Al llegar al vivero el frío se hizo más intenso: cientos de arbolitos colocados en hileras esperaban por una familia que viniera a buscarlos. La mano de su padre la mantenía a salvo del frío de esa tarde de diciembre, pero dentro sentía un ávido temblor.
Vino a atenderlos un señor muy amable que, después de buscar una pala, les pidió que lo siguieran. Cuando Paula vio cómo el hombre arrancaba aquel pequeño pino de su espacio se sintió muy triste y comenzó a llorar desconsoladamente. Por mucho que su padre intentó calmarla no lo consiguió. A tal punto llegó su exasperación que tuvieron que abandonar el lugar sin el árbol de navidad.
Nada calmaba a Paula. Se pasó el resto de la mañana y toda la tarde llorando y gritando, y preguntándole a su padre por qué le hacían eso a los arbolitos. Su padre intentó explicarle que se trataba de una tradición y que ellos habían sido sembrados con ese objetivo, que esa era su misión en la tierra. Al escuchar eso, la tristeza de Paula se convirtió en ira y le dijo:
—¿Su misión? ¿Y cuándo esos arbolitos decidieron que esa sería su misión?
No hubo nada que su padre pudiera decir para convencerla. La decepción que invadió a la niña la llevó a encerrarse en su dormitorio. Solamente salía para comer, porque su padre la obligaba, y se pasaba el resto del día aislada e inaccesible.

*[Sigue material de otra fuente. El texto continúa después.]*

<file path="src/rtl/rr_arbiter_mux.sv">
// N-port round-robin arbiter with payload mux and a registered valid/ready output stage.
// Optional packet lock (hold the grant until a last beat) is enabled by RR_ARBITER_MUX_PKT_LOCK_EN.
module rr_arbiter_mux #(
  parameter  int unsigned PORTS_N = 3,
  parameter  int unsigned DATA_W  = 32,
  localparam int unsigned PORTS_W = (PORTS_N > 1) ? $clog2(PORTS_N) : 1
) (
  input  logic                        i_clk,
  input  logic                        i_reset_n,
  input  logic [PORTS_N-1:0]          i_master_valid,
  output logic [PORTS_N-1:0]          o_master_ready,
  input  logic [PORTS_N*DATA_W-1:0]   i_master_data,
  input  logic [PORTS_N-1:0]          i_master_last,
  output logic                        o_slave_valid,
  input  logic                        i_slave_ready,
  output logic [DATA_W-1:0]           o_slave_data,
  output logic                        o_slave_last,
  output logic [PORTS_W-1:0]          o_slave_id
);

  // One extra bit so r_ptr + offset never overflows before the modulo fold.
  localparam int unsigned IDX_W = PORTS_W + 1;

  logic [PORTS_W-1:0] r_ptr;
  logic [PORTS_N-1:0] w_req;
  logic               w_load;
  logic               w_any;
  logic               w_xfer;
  logic               w_found;
  logic [IDX_W-1:0]   w_idx;
  logic [PORTS_W-1:0] w_cand;
  logic [PORTS_W-1:0] w_grant;
  logic [IDX_W-1:0]   w_inc;
  logic [PORTS_W-1:0] w_ptr_next;
  logic [PORTS_W-1:0] w_ptr_upd;
  logic [DATA_W-1:0]  w_data;
  logic               w_last;

  assign w_load = ~o_slave_valid | i_slave_ready;

`ifdef RR_ARBITER_MUX_PKT_LOCK_EN
  logic               r_lock;
  logic [PORTS_W-1:0] r_lock_id;

  // While a packet is open only the owning port may request.
  always_comb begin
    w_req = i_master_valid;
    if (r_lock) begin
      w_req = '0;
      for (int unsigned p = 0; p < PORTS_N; p++) begin
        if (r_lock_id == PORTS_W'(p)) begin
          w_req[p] = i_master_valid[p];
        end
      end
    end
  end

  // A non-last beat keeps priority on the same port; the last beat releases it.
  assign w_ptr_upd = w_last ? w_ptr_next : w_grant;

  always_ff @(posedge i_clk or negedge i_reset_n) begin
    if (!i_reset_n) begin
      r_lock    <= 1'b0;
      r_lock_id <= '0;
    end else if (w_xfer) begin
      r_lock    <= ~w_last;
      r_lock_id <= w_grant;
    end
  end
`else
  assign w_req     = i_master_valid;
  assign w_ptr_upd = w_ptr_next;
`endif

  assign w_any  = |w_req;
  assign w_xfer = w_load & w_any;

  // Rotating search starting at r_ptr, folded modulo PORTS_N.
  always_comb begin
    w_found = 1'b0;
    w_grant = '0;
    w_idx   = '0;
    w_cand  = '0;
    for (int unsigned i = 0; i < PORTS_N; i++) begin
      w_idx = IDX_W'(r_ptr) + IDX_W'(i);
      if (w_idx >= IDX_W'(PORTS_N)) begin
        w_idx = w_idx - IDX_W'(PORTS_N);
      end
      w_cand = PORTS_W'(w_idx);
      if (!w_found && w_req[w_cand]) begin
        w_found = 1'b1;
        w_grant = w_cand;
      end
    end
  end

  // Pointer moves one past the granted port, wrapping for non-power-of-2 counts.
  always_comb begin
    w_inc      = IDX_W'(w_grant) + IDX_W'(1);
    w_ptr_next = PORTS_W'(w_inc);
    if (w_inc == IDX_W'(PORTS_N)) begin
      w_ptr_next = '0;
    end
  end

  always_comb begin
    o_master_ready = '0;
    for (int unsigned p = 0; p < PORTS_N; p++) begin
      if (w_xfer && (w_grant == PORTS_W'(p))) begin
        o_master_ready[p] = 1'b1;
      end
    end
  end

  // Payload mux for the granted port.
  always_comb begin
    w_data = '0;
    w_last = 1'b0;
    for (int unsigned p = 0; p < PORTS_N; p++) begin
      if (w_grant == PORTS_W'(p)) begin
        w_data = i_master_data[p*DATA_W +: DATA_W];
        w_last = i_master_last[p];
      end
    end
  end

  always_ff @(posedge i_clk or negedge i_reset_n) begin
    if (!i_reset_n) begin
      r_ptr         <= '0;
      o_slave_valid <= 1'b0;
      o_slave_data  <= '0;
      o_slave_last  <= 1'b0;
      o_slave_id    <= '0;
    end else begin
      if (w_load) begin
        o_slave_valid <= w_xfer;
        if (w_xfer) begin
          o_slave_data <= w_data;
          o_slave_last <= w_last;
          o_slave_id   <= w_grant;
        end
      end
      if (w_xfer) begin
        r_ptr <= w_ptr_upd;
      end
    end
  end

endmodule

</file>
<file path="config.mk">
export PLATFORM = sky130hd
export DESIGN_NAME = rr_arbiter_mux
export DESIGN_NICKNAME = d
export VERILOG_FILES = /design/src/rtl/rr_arbiter_mux.sv
export SDC_FILE = /design/constraint.sdc
export NUM_CORES = 1
export LEC_CHECK = 0
export ABC_AREA = 1
export CAP_MARGIN = 20
export CORE_UTILIZATION = 42
export DETAILED_ROUTE_END_ITERATION = 6
export PLACE_DENSITY = 0.86
export SLEW_MARGIN = 20
export SYNTH_ARGS = -nofsm -noshare
export SYNTH_HDL_FRONTEND = slang
export SYNTH_SLANG_ARGS = --single-unit
</file>
<file path="constraint.sdc">
create_clock -name i_clk -period 3.4 [get_ports i_clk]
set_clock_uncertainty 0.15 [all_clocks]
set_input_delay 0.34 -clock i_clk [delete_from_list [all_inputs] [get_ports i_clk]]
set_output_delay 0.34 -clock i_clk [all_outputs]
set_load 0.01 [all_outputs]
</file>
# After elaboration in Yosys (flattened, before gate mapping)
# Index checks and enable logic that the tools add are counted.
[word_totals]
register_bits = 38
in_bits = 105
out_inout_bits = 39
wordCells = 57
[classes]
add_sub_neg = 6
magnitude_cmp = 6
eq_ne = 3
n_mux = 24
bitwise = 3
reduce_logical = 10
[op_table]
columns = ["cell", "n"]
rows = [
  ["2-to-1 mux 32 bit", 3],
  ["2-to-1 mux 2 bit", 7],
  ["2-to-1 mux 1 bit", 11],
  ["< comparator 2 x 3 -> 1 bit (second input constant)", 3],
  ["adder 2 x 1 -> 3 bit (second input constant)", 2],
  ["binary-select mux 1 bit (select 2 bit)", 3],
  ["greater-or-equal comparator 3 x 2 -> 1 bit (second input constant)", 2],
  ["subtractor 2 bit (second input constant)", 3],
  ["logical AND 1 bit", 5],
  ["adder 2 x 2 -> 3 bit (second input constant)", 1],
  ["== test 3 x 2 -> 1 bit (second input constant)", 1],
  ["OR reduction 3 bit", 1],
  ["== test 2 x 1 -> 1 bit (second input constant)", 1],
  ["== test 2 bit (second input constant)", 1],
  ["greater-or-equal comparator 2 bit (second input constant)", 1],
  ["logical NOT 1 bit", 2],
  ["logical NOT 2 bit", 1],
  ["AND reduction 2 bit", 1],
  ["AND 1 bit", 1],
  ["inverter 1 bit", 1],
  ["OR 1 bit", 1],
]

# Logic depth before layout (Yosys ltp)
# Gate-level depths: netlist of run 1.
[logic_depth]
depth_word = 15
mapped_depth = 14
ltp_nobuf = 13

# Worst setup path after synthesis of run 1
# OpenSTA, ideal clock, no wires.
[synth_timing]
path_type = "reg-to-output"
from = "register r_ptr[0]"
to = "output port o_master_ready[0]"
arrival_ns = 1.746
t_required_ns = 2.910
path_slack_ns = 1.164
stages_incl_launch_ff = 13
n_path_buf = 1
path_cell_list = "dfrtp_1 inv_1 ha_1 inv_2 nand2_1 nand3_1 nand2_2 nand2_1 nor2_1 nor2_2 buf_2 nand2_1 nor2_1"
[synth_between]
elab_chain_cells = 14
elab_cells_between_ends = 29
classes_between = "add/sub (5); order compare (3); mux (15); reduce/logical (6)"
[synth_lines]
columns = ["item", "line_no", "text"]
rows = [
  ["start: declaration", "24", "logic [PORTS_W-1:0] r_ptr;"],
  ["start signal: assignment", "144", "r_ptr <= w_ptr_upd;"],
  ["branches (longest 10 deep; another with adder 2 x 1 -> 3 bit)", "-", ""],
  ["2-to-1 mux 2 bit *", "90", "if (!w_found && w_req[w_cand]) begin"],
  ["logical NOT 2 bit *", "109", "if (w_xfer && (w_grant == PORTS_W'(p))) begin"],
  ["logical AND 1 bit *", "109", ""],
  ["2-to-1 mux 1 bit *", "109", ""],
  ["end: declaration", "11", "output logic [PORTS_N-1:0] o_master_ready,"],
]
# Every way passes the cells marked *. The select of a mux whose other input is x is not followed.

# Final worst setup path of run 1
# Ends and elaborated chain as after synthesis.

==> results of run 1 <==
[layout by cell type, fill, tap and decap left out]
master / synthesis / final
clkinv_2: 0 / 1
buf_4: 0 / 11
nand3b_1: 1 / 1
a31oi_2: 1 / 1
o21ai_1: 3 / 3
nand3_1: 99 / 99
inv_1: 34 / 34
nand4_1: 2 / 2
o21ai_0: 2 / 2
nor2_4: 0 / 1
inv_2: 5 / 5
o21a_1: 21 / 21
buf_2: 10 / 1
clkbuf_8: 0 / 6
nand2_1: 135 / 135
clkdlybuf4s50_1: 0 / 142
clkbuf_1: 10 / 1
nand2_2: 2 / 2
dfrtp_1: 38 / 38
ha_1: 4 / 4
nor2_1: 4 / 4
a21oi_1: 12 / 12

Una tarde, cuando su padre ya no sabía qué hacer con ella, Paula lo llamó desde su habitación. Al entrar en ella descubrió que la niña había armado un arbolito navideño precioso; y lo había hecho con objetos que estaban en su habitación.
—¿Ves cómo podemos tener un precioso arbolito sin dañar a otros seres vivos?— le dijo con una hermosa sonrisa. Su padre la abrazó con ternura y comprendió cuán equivocado había estado.
La lección de su hija no se quedó en esa experiencia. A partir de ese año y cada navidad, padre e hija brindan un taller de manualidades para que todos los niños del barrio armen su propio arbolito de navidad sin talar un árbol. Su barrio es el más verde de toda la ciudad.